◆ **Problem statement**
Among the records below, find the line that has "[metrics] CTS H-tree depth: 2"; from there, give the lines again exactly, and stop after the line that has "[metrics] vias after".

◆ **Input for this task**

==> src/rtl/cla_pkg.sv <==
// Shared definitions for the grouped carry-lookahead adder.
// Assumes the lookahead slice width stays at 4 bits.
package cla_pkg;

    localparam int unsigned GRP_W = 4;

    // Generate and propagate terms of one lookahead slice.
    typedef struct packed {
        logic [GRP_W-1:0] gen;
        logic [GRP_W-1:0] prop;
    } grp_gp_t;

endpackage

==> src/rtl/cla_gp_gen.sv <==
// Per-bit generate and propagate terms.
// Propagate uses XOR so it also serves as the half-sum.
module cla_gp_gen #(
    parameter int unsigned WIDTH = 32
) (
    input  logic [WIDTH-1:0] a,
    input  logic [WIDTH-1:0] b,
    output logic [WIDTH-1:0] gen,
    output logic [WIDTH-1:0] prop
);

    // One AND/XOR pair per bit position.
    for (genvar i = 0; i < WIDTH; i++) begin : g_bit
        assign gen[i]  = a[i] & b[i];
        assign prop[i] = a[i] ^ b[i];
    end

endmodule

==> src/rtl/cla_group4.sv <==
// One 4-bit lookahead slice: the carry into each bit and the slice
// carry-out, each a separate flat sum-of-products with no shared terms.
// Assumes gp holds the XOR propagate and AND generate of the slice.
module cla_group4
    import cla_pkg::*;
(
    input  grp_gp_t          gp,
    input  logic             cin,
    output logic [GRP_W-1:0] carry,
    output logic             cout
);

    logic [GRP_W-1:0] g;
    logic [GRP_W-1:0] p;

    assign g = gp.gen;
    assign p = gp.prop;

    // Flat carry expressions, one per position.
    always_comb begin
        carry[0] = cin;
        carry[1] = g[0]
                 | (cin  & p[0]);
        carry[2] = g[1]
                 | (g[0] & p[1])
                 | (cin  & p[0] & p[1]);
        carry[3] = g[2]
                 | (g[1] & p[2])
                 | (g[0] & p[1] & p[2])
                 | (cin  & p[0] & p[1] & p[2]);
        cout     = g[3]
                 | (g[2] & p[3])
                 | (g[1] & p[2] & p[3])
                 | (g[0] & p[1] & p[2] & p[3])
                 | (cin  & p[0] & p[1] & p[2] & p[3]);
    end

endmodule

==> src/rtl/cla_sum_xor.sv <==
// Final sum: the half-sum XORed with the carry into each bit.
module cla_sum_xor #(
    parameter int unsigned WIDTH = 32
) (
    input  logic [WIDTH-1:0] prop,
    input  logic [WIDTH-1:0] carry,
    output logic [WIDTH-1:0] sum
);

    // Bitwise XOR of the half-sum and the incoming carry.
    for (genvar i = 0; i < WIDTH; i++) begin : g_bit
        assign sum[i] = prop[i] ^ carry[i];
    end

endmodule

==> src/rtl/grouped_cla_adder.sv <==
// Top of the grouped carry-lookahead adder. WIDTH/4 lookahead slices
// are chained through their slice carries. An optional register with a
// synchronous active-low reset sits on the result.
// Assumes WIDTH is a non-zero multiple of 4.
module grouped_cla_adder
    import cla_pkg::*;
#(
    parameter int unsigned WIDTH   = 32,
    parameter bit          REG_OUT = 1'b1
) (
    input  logic             clk,
    input  logic             rst_n,
    input  logic [WIDTH-1:0] a,
    input  logic [WIDTH-1:0] b,
    input  logic             cin,
    output logic [WIDTH-1:0] sum,
    output logic             cout
);

    localparam int unsigned NGRP = WIDTH / GRP_W;

    logic [WIDTH-1:0] gen_w;
    logic [WIDTH-1:0] prop_w;
    logic [WIDTH-1:0] bit_c;
    logic [NGRP:0]    grp_c;
    logic [WIDTH-1:0] sum_c;

    cla_gp_gen #(.WIDTH(WIDTH)) u_gp (
        .a    (a),
        .b    (b),
        .gen  (gen_w),
        .prop (prop_w)
    );

    assign grp_c[0] = cin;

    // Linear chain of lookahead slices.
    for (genvar k = 0; k < NGRP; k++) begin : g_grp
        grp_gp_t gp_k;
        assign gp_k.gen  = gen_w[k*GRP_W +: GRP_W];
        assign gp_k.prop = prop_w[k*GRP_W +: GRP_W];

        cla_group4 u_slice (
            .gp    (gp_k),
            .cin   (grp_c[k]),
            .carry (bit_c[k*GRP_W +: GRP_W]),
            .cout  (grp_c[k+1])
        );
    end

    cla_sum_xor #(.WIDTH(WIDTH)) u_sum (
        .prop  (prop_w),
        .carry (bit_c),
        .sum   (sum_c)
    );

    if (REG_OUT) begin : g_reg
        // Capture the result; clear it on reset.
        always_ff @(posedge clk) begin
            if (!rst_n) begin
                sum  <= '0;
                cout <= 1'b0;
            end else begin
                sum  <= sum_c;
                cout <= grp_c[NGRP];
            end
        end
    end else begin : g_comb
        assign sum  = sum_c;
        assign cout = grp_c[NGRP];
    end

endmodule

==> config.mk <==
export PLATFORM = sky130hd
export DESIGN_NAME = grouped_cla_adder
export DESIGN_NICKNAME = d
export VERILOG_FILES = /design/src/rtl/cla_pkg.sv /design/src/rtl/cla_gp_gen.sv /design/src/rtl/cla_group4.sv /design/src/rtl/cla_sum_xor.sv /design/src/rtl/grouped_cla_adder.sv
export SDC_FILE = /design/constraint.sdc
export NUM_CORES = 1
export LEC_CHECK = 0
export CAP_MARGIN = 25
export CORE_MARGIN = 3
export CORE_UTILIZATION = 25
export CTS_BUF_LIST = sky130_fd_sc_hd__clkbuf_2
export DETAILED_ROUTE_END_ITERATION = 6
export GPL_TIMING_DRIVEN = 1
export SYNTH_ARGS = -nofsm -noshare
export SYNTH_HDL_FRONTEND = slang
export SYNTH_SLANG_ARGS = --single-unit
==> constraint.sdc <==
create_clock -name clk -period 10.52 [get_ports clk]
set_input_delay 2.63 -clock clk [delete_from_list [all_inputs] [get_ports clk]]
set_output_delay 2.63 -clock clk [all_outputs]
set_load 0.03 [all_outputs]
==> results of run 1 <==
logic make-up after synthesis:
group,after synthesis,synth area share [%]
fa+ha+maj,48,31.9
flops,33,31.9
compound gates,40,12.9
mux,8,3.87
xor+xnor,8,3.39
simple gates,56,15.1
buf+inv,4,0.786
metal layers:
metal,vias up,GRT usage (%),part of all wire (%)
li1,901,-,-
met1,755,11.9,43
met2,57,17.7,47
met3,4,3.39,8.4
met4,0,3.78,1.3
met5,-,0,0
registers in the layout, indices dropped and copies added (netlist names):
register	count
cout	1
sum	32
critical path, delay by kind of cell:
family	cells	cell delay, ps
simple gates	9	1200
compound gates	15	2850
buf+inv	1	450
fa+ha+maj	9	2000
through the flow:
| step | utilization [%] | cell area (um2) | instances |
|---|---|---|---|
| 2_1_floorplan | - | 2070 | 197 |
| 3_3_place_gp | 40.3 | 3180 | 395 |
| 3_5_place_dp | 40.3 | 3180 | 395 |
| 4_1_cts | 40.8 | 3220 | 403 |
| 5_1_grt | 40.8 | 3220 | 403 |
| 6_report | 40.8 | 3220 | 403 |
cell type report:
type,count,area (um2)
clock buffers,8,40.0
flip-flops and latches,33,661
repair buffers,100,998
fillers,791,4670
well taps,102,128
multi-input cells,160,1390
synth_stat cells:
| cell type | number | area (um2) |
|---|---|---|
| sky130_fd_sc_hd__or3_1 | 8 | 50.1 |
| sky130_fd_sc_hd__a21oi_1 | 7 | 35.0 |
| sky130_fd_sc_hd__mux2i_1 | 8 | 80.1 |
| sky130_fd_sc_hd__a21o_1 | 7 | 52.6 |
| sky130_fd_sc_hd__o21ai_0 | 9 | 45.0 |
| sky130_fd_sc_hd__fa_1 | 8 | 160 |
| sky130_fd_sc_hd__nand2b_1 | 6 | 37.5 |
| sky130_fd_sc_hd__ha_1 | 40 | 500 |
| sky130_fd_sc_hd__and3_1 | 8 | 50.1 |
| sky130_fd_sc_hd__buf_2 | 1 | 5.00 |
| sky130_fd_sc_hd__clkbuf_1 | 3 | 11.3 |
| sky130_fd_sc_hd__xor2_1 | 8 | 70.1 |
| sky130_fd_sc_hd__o211ai_1 | 7 | 52.6 |
| sky130_fd_sc_hd__or2b_1 | 2 | 15.0 |
| sky130_fd_sc_hd__a211oi_2 | 1 | 12.5 |
| sky130_fd_sc_hd__dfxtp_1 | 33 | 661 |
| sky130_fd_sc_hd__o211a_1 | 1 | 10.0 |
| sky130_fd_sc_hd__o21a_1 | 8 | 60.1 |
| sky130_fd_sc_hd__and2_1 | 16 | 100 |
| sky130_fd_sc_hd__nand2_1 | 16 | 60.1 |
worst paths after layout:
kind | end | depth (start not counted) | from
min | cout | 4 | a[31]
max | sum[30] | 34 | a[0]
power groups by stage:
stage	sequential (mW)	clock [mW]	combinational (mW)
floorplan	0.181	0	0.0554
global placement	0.148	0	0.157
detailed placement	0.148	0	0.159
CTS	0.146	0.0686	0.159
global route	0.147	0.0731	0.172
finish	0.145	0.0628	0.157
==> metrics.log, run 1 <==
[metrics] switching share of power: 33.7%
[metrics] delay of the slowest cell on the worst path: 450 ps
[metrics] critical path data required time: 10800 ps
[metrics] drt pass-1 iters: 2
[metrics] clock sink count: 33
[metrics] Peak VDD IR: 0.0334 mV
[metrics] antenna cells: 0
[metrics] portion of total power attributed to sequential cells: between 30% and 40%
[metrics] Logic pwr share: 43.0%
[metrics] CTS H-tree depth: 2
[metrics] Resize count post-CTS: 0
[metrics] category of the worst setup path launch point: primary input
[metrics] Ports: 100
[metrics] post-synthesis cell area: 2070 um2
[metrics] internal portion of total power: between 0.2 and 0.25 mW
[metrics] Placer Congestion: 0.722
[metrics] number of rows in the core area: 32
[metrics] die area: around 9400 um2
[metrics] total core area: 7890 um2
[metrics] DP Worst Slack: 1240 ps
[metrics] fin. max-slew vios: 0
[metrics] share of final-layout standard cells stronger than drive strength 1: under 10%
[metrics] maximum achievable frequency: 113 MHz
[metrics] die extent in y: 97.0 um
[metrics] vias in the first global route: 1763
[metrics] number of CTS-inserted buffers: 5
[metrics] root buf cell: sky130_fd_sc_hd__clkbuf_2
[metrics] vias after detailed routing: between 1500 and 2000
[metrics] clock-pin slew of the registers on the worst-case setup and hold paths: 170 ps
[metrics] average vias per placed instance: about 4.3
[metrics] global-route wire length before repair: 7940 um
[metrics] Mapped Avg Cell Area: 10.5 um2
[metrics] yosys warns: 0
[metrics] sequential area share after synthesis: 31.9%
[metrics] width of the die: a little under 100 um
[metrics] initial antenna violation count: 0
[metrics] final setup fails: 0
[metrics] ratio of total power to cell area: 113 nW/um2
[metrics] Total Routing Usage GR: 10.3%
[metrics] Layout Nets: between 400 and 500
[metrics] final hold viol count: 0
[metrics] Initial Utilization: 26.2%
[metrics] outcome: complete, no violations
[metrics] critical path class: primary input to flop
[metrics] LEAKAGE: roughly 1.4 nW
[metrics] Post-Route Setup TNS: 0 ps
[metrics] wirelength, routed: 4640 um
[metrics] number of design-rule violations left by the first detailed-router iteration: 17
[metrics] worst-path cell with the longest stage delay: sky130_fd_sc_hd__clkdlybuf4s50_1
[metrics] CTS tree: done
[metrics] final hold slack: 3000 ps
[metrics] synthesized instance count: 197
[metrics] Synthesized Nets: between 300 and 400
[metrics] total power after layout: approximately 0.36 mW
[metrics] Worst EP arrival: 9130 ps
[metrics] most common library cell in the layout ignoring fill and taps: sky130_fd_sc_hd__clkdlybuf4s50_1
[metrics] most frequent cell on the critical path: sky130_fd_sc_hd__ha_1
[metrics] antenna violation net count after detailed routing: 0
[metrics] final clock period utilization by the worst path: between 80% and 90%
[metrics] peak fanout along the critical path: 2
[metrics] switching power total: 0.123 mW
[metrics] WL/cell: about 12 um
[metrics] kind of capture point of the worst setup path: flop
[metrics] flops & latches, synth: 33
[metrics] reported max-cap violation count: 0
[metrics] remaining max-slew budget at the tightest pin: between 70% and 80%
[metrics] Clock power frac: 17.2%
[metrics] setup repair bufs after CTS: 0
[metrics] most frequent cells in the layout: 99 x sky130_fd_sc_hd__clkdlybuf4s50_1, 40 x sky130_fd_sc_hd__ha_1, 33 x sky130_fd_sc_hd__dfxtp_1
[metrics] path type of the worst min-delay path: primary input to flop
[metrics] remaining design rule violation count: 0
[metrics] pin count of the biggest net entering global routing: between 40 and 50
[metrics] Port Buffer Count: 99
[metrics] count of hold-fix buffers inserted at cts: 0
[metrics] min cycle time layout: 8850 ps
[metrics] setup repair after global routing missed its margin: false
[metrics] post-DP HPWL: 3830 um
[metrics] number of library cell types mapped by synthesis: 20
[metrics] maximum clock path buffer count: 2
[metrics] post-layout worst setup margin: roughly 1700 ps
[metrics] total overflow reported by the global router: 0
[metrics] area growth from synthesis to layout: 55.6%
[metrics] Worst Tran Pin Value: 355 ps
Note: power is estimated with default switching activity, not from simulation.
==> inputs of run 2 (changes only) <==
- clock period: 10.52 -> 7.6 ns (I/O delays scaled with it)
==> run 2 against run 1 <==
Combinational power up 78%. Critical path type unchanged. Largest cell class is now non-clock buffers. Sequential share of layout area down 3.1 points. Global-route usage up 1.7 points. Via count up 15%. Routed wire length up 19%. Die area unchanged. Clock power up 42%. Count of clock-buffer cells in the layout unchanged. First-iteration DRC count up 35%. Core utilization up 7.2 points. Total power up 57%. Critical path depth up 8.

◆ **Solution for this task**
[metrics] CTS H-tree depth: 2
[metrics] Resize count post-CTS: 0
[metrics] category of the worst setup path launch point: primary input
[metrics] Ports: 100
[metrics] post-synthesis cell area: 2070 um2
[metrics] internal portion of total power: between 0.2 and 0.25 mW
[metrics] Placer Congestion: 0.722
[metrics] number of rows in the core area: 32
[metrics] die area: around 9400 um2
[metrics] total core area: 7890 um2
[metrics] DP Worst Slack: 1240 ps
[metrics] fin. max-slew vios: 0
[metrics] share of final-layout standard cells stronger than drive strength 1: under 10%
[metrics] maximum achievable frequency: 113 MHz
[metrics] die extent in y: 97.0 um
[metrics] vias in the first global route: 1763
[metrics] number of CTS-inserted buffers: 5
[metrics] root buf cell: sky130_fd_sc_hd__clkbuf_2
[metrics] vias after detailed routing: between 1500 and 2000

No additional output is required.